I would like to share with you some insights that I have gained about Clapham School over the years that I have been involved at this school. I have the benefit of having two perspectives: first as a parent and now as a teacher’s aide.
Our children started school at Clapham when our son, Stephen, was in class 5, and Betsy, our daughter, was in class 3. Our kids would proceed to attend Clapham for the next 4 years and moved on to high school when they were in 9th and 8th grade, respectively. Both children went on to finish their schooling at St. Charles East high school.
Currently, Stephen is a senior at Hillsdale College, and Betsy is a sophomore at Taylor University.
When Betsy left for college, I decided to return to work and came to Clapham as a teacher’s aide.
My husband, John, and I loved everything about the Classical education our kids received at Clapham.

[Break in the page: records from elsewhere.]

Context: an optimization exercise on an open-source flow, tuned for small area, a short achievable clock period and few clock cycles. The choices shown serve that exercise and are no tape-out recipe. The RTL was checked by simulation tests, not by an equivalence proof against the original design. Power and IR drop assume default switching activity.

==> flow/design.v, too long to show whole: its modules and the start of the top module <==
// module booth: 2996 lines
// module booth_mul: 19 lines
module booth_mul (
    input             CLK ,
    input             RSTn ,
    input      [23:0] m1 ,
    input      [23:0] m2 ,
    input             BREQ ,
    output     [47:0] res ,
    output            BACK
);
  // ...
==> flow/run.sh <==
#!/bin/bash
# synth_recipe.tcl (not shown) runs the flow's synth.tcl, then flattens the netlist and writes it again
# the make line also repeats each setting of config.mk as NAME=value (left out here)
make -C /OpenROAD-flow-scripts/flow DESIGN_CONFIG=/design/flow/config.mk WORK_HOME=/design/flow/orfs CLKGATE_MAP_FILE= SYNTH_SCRIPT=/design/flow/synth_recipe.tcl finish
==> flow/config.mk <==
export PLATFORM = sky130hd
export DESIGN_NAME = booth_mul
export DESIGN_NICKNAME = booth_mul
export VERILOG_FILES = /design/flow/design.v
export SDC_FILE = /design/flow/constraint.sdc
export NUM_CORES = 4
export LEC_CHECK = 0
export CAP_MARGIN = 20
export CORE_MARGIN = 2
export CORE_UTILIZATION = 40
export SLEW_MARGIN = 20
==> flow/constraint.sdc <==
create_clock -name core_clock -period 6.0 [get_ports {CLK}]
set_input_delay 1.2000 -clock core_clock [delete_from_list [all_inputs] [get_ports {CLK}]]
set_output_delay 1.2000 -clock core_clock [all_outputs]
set_load 0.01 [all_outputs]
==> impl_metrics.tcl, run 1 <==
set metrics [dict create \
    synthSimpleGateAreaFrac_pct 12.84 \
    maxSlewHeadroom_pct 28.32 \
    buffers 229 \
    crit_end "res[43]" \
    cts_tree "done" \
    fin_ws_ns 0.1223 \
    synthTopCellsByArea "fa_1 (20%), dfxtp_1 (10%), a21oi_1 (7.7%), nand2_1 (5.7%), ha_1 (5.1%)" \
    p_per_area_nw_per_um2 590.7 \
    placed_cells 3531 \
    layout_common_cells "a21oi_1 (337), nand2_1 (335), inv_1 (221)" \
    nClkBuffers 10 \
    grt_busiest_layer "met2" \
    drc 0 \
    status "finished clean" \
    final-max-slew-violation-count 0 \
    min_from "m2[3]" \
    min_path_cells 1 \
    num-multi-input-gates 2263 \
    syn_nets 3383 \
    hp-class "input port to register" \
    h-tree-depth 3 \
    grt_pass1_vias 20140 \
    seqPwrFrac_pct 9.1 \
    io_pins 100 \
    end_kind "output pin" \
    place_area_um2 23070 \
    combPwrFrac_pct 86.5 \
    ys_warn_count 1 \
    cellInternalPower_mw 6.952 \
    grt_first_pass_wirelength_um 121600 \
    cts_resized 54 \
    worstPathMaxFanout 5 \
    drive_gt1_share_pct 7.687 \
    required_ns 4.80 \
    netlist.area_leader.share_pct 19.94 \
    antenna_found_initial 0 \
    maxPowerGroup "combinational cells" \
    synth.avg_cell_area_um2 7.309 \
    cts_setup_buffers 6 \
    final-clk-cell-share_pct 1.315 \
]
Testbench counts, summed over its fixed seeds: cycles 32,000.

We left another Christian school to attend Clapham because we really wanted the academic rigor, classical underpinnings, and joyful discovery that Clapham School had to offer.

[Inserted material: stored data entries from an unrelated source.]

From an optimization exercise on the open Yosys and OpenROAD flow, aimed at small area, a short achievable clock period and few clock cycles; shortcuts taken in it are not production practice. Only simulation tests tie the RTL to the original design; equivalence was not proved. Power and IR drop assume default switching activity.

Setup of run 1:
## Pops
module Pops(Clk,Rst,imem_addr,imem_rdata,dmem_addr,dmem_wdata,dmem_we,dmem_rdata);
	input Clk,Rst;
	output [31:0] imem_addr;
	input  [31:0] imem_rdata;
	output [31:0] dmem_addr;
	output [31:0] dmem_wdata;
	output        dmem_we;
	input  [31:0] dmem_rdata;
	reg [31:2] pc_f;             
	reg [31:0] a_e, b_e, op2_e;  
	reg [31:2] alt_e;            
	reg [ 4:0] rd_e;
	reg [ 5:0] sel_e;            
	reg [ 1:0] bc_e;             
	reg        sub_e, arith_e, link_e, ptk_e;
	reg        wen_e, st_e, ld_e, br_e, jalr_e;
	reg [31:0] res_m, sd_m;
	reg [ 4:0] rd_m;
	reg        wen_m, st_m, ld_m;
	assign dmem_addr  = res_m;
	assign dmem_wdata = sd_m;
	assign dmem_we    = st_m;
	wire [31:0] wb_m = ld_m ? dmem_rdata : res_m;
	wire [31:0] alu_res, sum;
	ALU ALUUnit(alu_res, sum, a_e, op2_e, sub_e, arith_e, sel_e);
	wire eq  = (a_e == b_e);
	wire lt  = ($signed(a_e) < $signed(b_e));
	wire cnd = bc_e[1] ? (lt ^ bc_e[0]) : (eq ^ bc_e[0]);
	wire redirect = jalr_e | (br_e & (cnd ^ ptk_e));
	wire [31:2] redir_pc = jalr_e ? sum[31:2] : alt_e;
	wire [31:0] res_e = alu_res | ({32{link_e}} & {alt_e, 2'b00});
	assign imem_addr = {pc_f, 2'b00};
	wire [31:0] ins = imem_rdata;
  ...
export LEC_CHECK = 0
export ABC_CLOCK_PERIOD_IN_PS = 3500
export CAP_MARGIN = 20
export CORE_MARGIN = 2
export CORE_UTILIZATION = 50
export PLACE_DENSITY = 0.66
export SETUP_SLACK_MARGIN = 4
export SLEW_MARGIN = 20
create_clock -name core_clock -period 7.5 [get_ports {Clk}]
standard.sh (not shown) runs the stock make flow with config.mk's settings and CLKGATE_MAP_FILE= SYNTH_SCRIPT=/design/flow/synth_recipe.tcl, a recipe that flattens the netlist after the stock synthesis.
==> flow/flow/run.sh <==
#!/bin/bash
set -euo pipefail
export BUFFER_PORTS_ARGS="-buffer_cell sky130_fd_sc_hd__buf_4"
export CTS_ARGS="-sink_clustering_enable -repair_clock_nets -dont_use_dummy_load -sink_clustering_size 22 -sink_clustering_max_diameter 100"
bash standard.sh > standard.log 2>&1
cp -r orfs/logs flow_logs 2>/dev/null || true
Run 1 ended with every stage complete and zero timing, DRC or antenna violations.
Testbench counts of run 1, summed over its fixed seeds: cycles 40,919.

But I thought you would be more interested in hearing what Betsy and Stephen had to say about their education at Clapham as they look back, having been gone 5-6 years.
Both kids mention how much they appreciated their teachers at Clapham. Several of their teachers became mentors who they are still in touch with today.
Stephen has said that the idea of learning for its own sake and pursuing the good, true, and beautiful here at Clapham not only prepared him for college but also defined what he was looking for in a college. He chose to attend Hillsdale, a college that is very similar in philosophy to Clapham.
Betsy had the opportunity to write about Clapham in every one of her college admissions essays. The prompt was usually something about how you want to influence the world, or why you’ve chosen a particular field of study. Since she’s majoring in elementary education, Betsy says that she always knew she liked kids and wanted to be a teacher, but being a student at Clapham really got her interested in the methods of education and how influential they could be in a students’ growth and learning. These essays gave her the opportunity to write about her excellent teachers and the impact they have all had in her life. Betsy would like to like to emulate the examples set by these fine men and women.
Betsy will tell you that although she took Biology both in 8th grade at Clapham, and then in 9th grade at St Charles East High School, when she took introductory Biology last year as a freshman in college, it was what she learned from Mr. Ward in 8th grade that kept coming back to her. She remembered these facts because of HOW Mr. Ward taught her to learn it.
When she is faced with work to memorize or really understand, Betsy forces herself to either do a written or verbal narration because she knows that this tried and tested method works.
The excellent living books our kids read here at Clapham, both for Literature and read-aloud, have influenced our whole family, causing us to be much more discerning in our taste for good Literature. Many Clapham books ended up as family read-alouds as our kids would say, “We have to read this one as a family!”
Let me end with a humorous anecdote. There is one way Clapham ruined Betsy. She’s taking a class now called “Regional Geography,” and once or twice a week, the students are assigned to draw a map of the region they are studying. This usually takes place during the last 10 minutes of class. She says, “I know how to draw a perfect map, but I can’t do it in 10 minutes! We would take a month if this were Clapham!”
These are just a few examples of the lasting impact Clapham has made in the lives of our family. I hope it encourages every teacher to know that their hard work is not in vain. I also hope to assure every current Clapham family that they have their children in a very special place.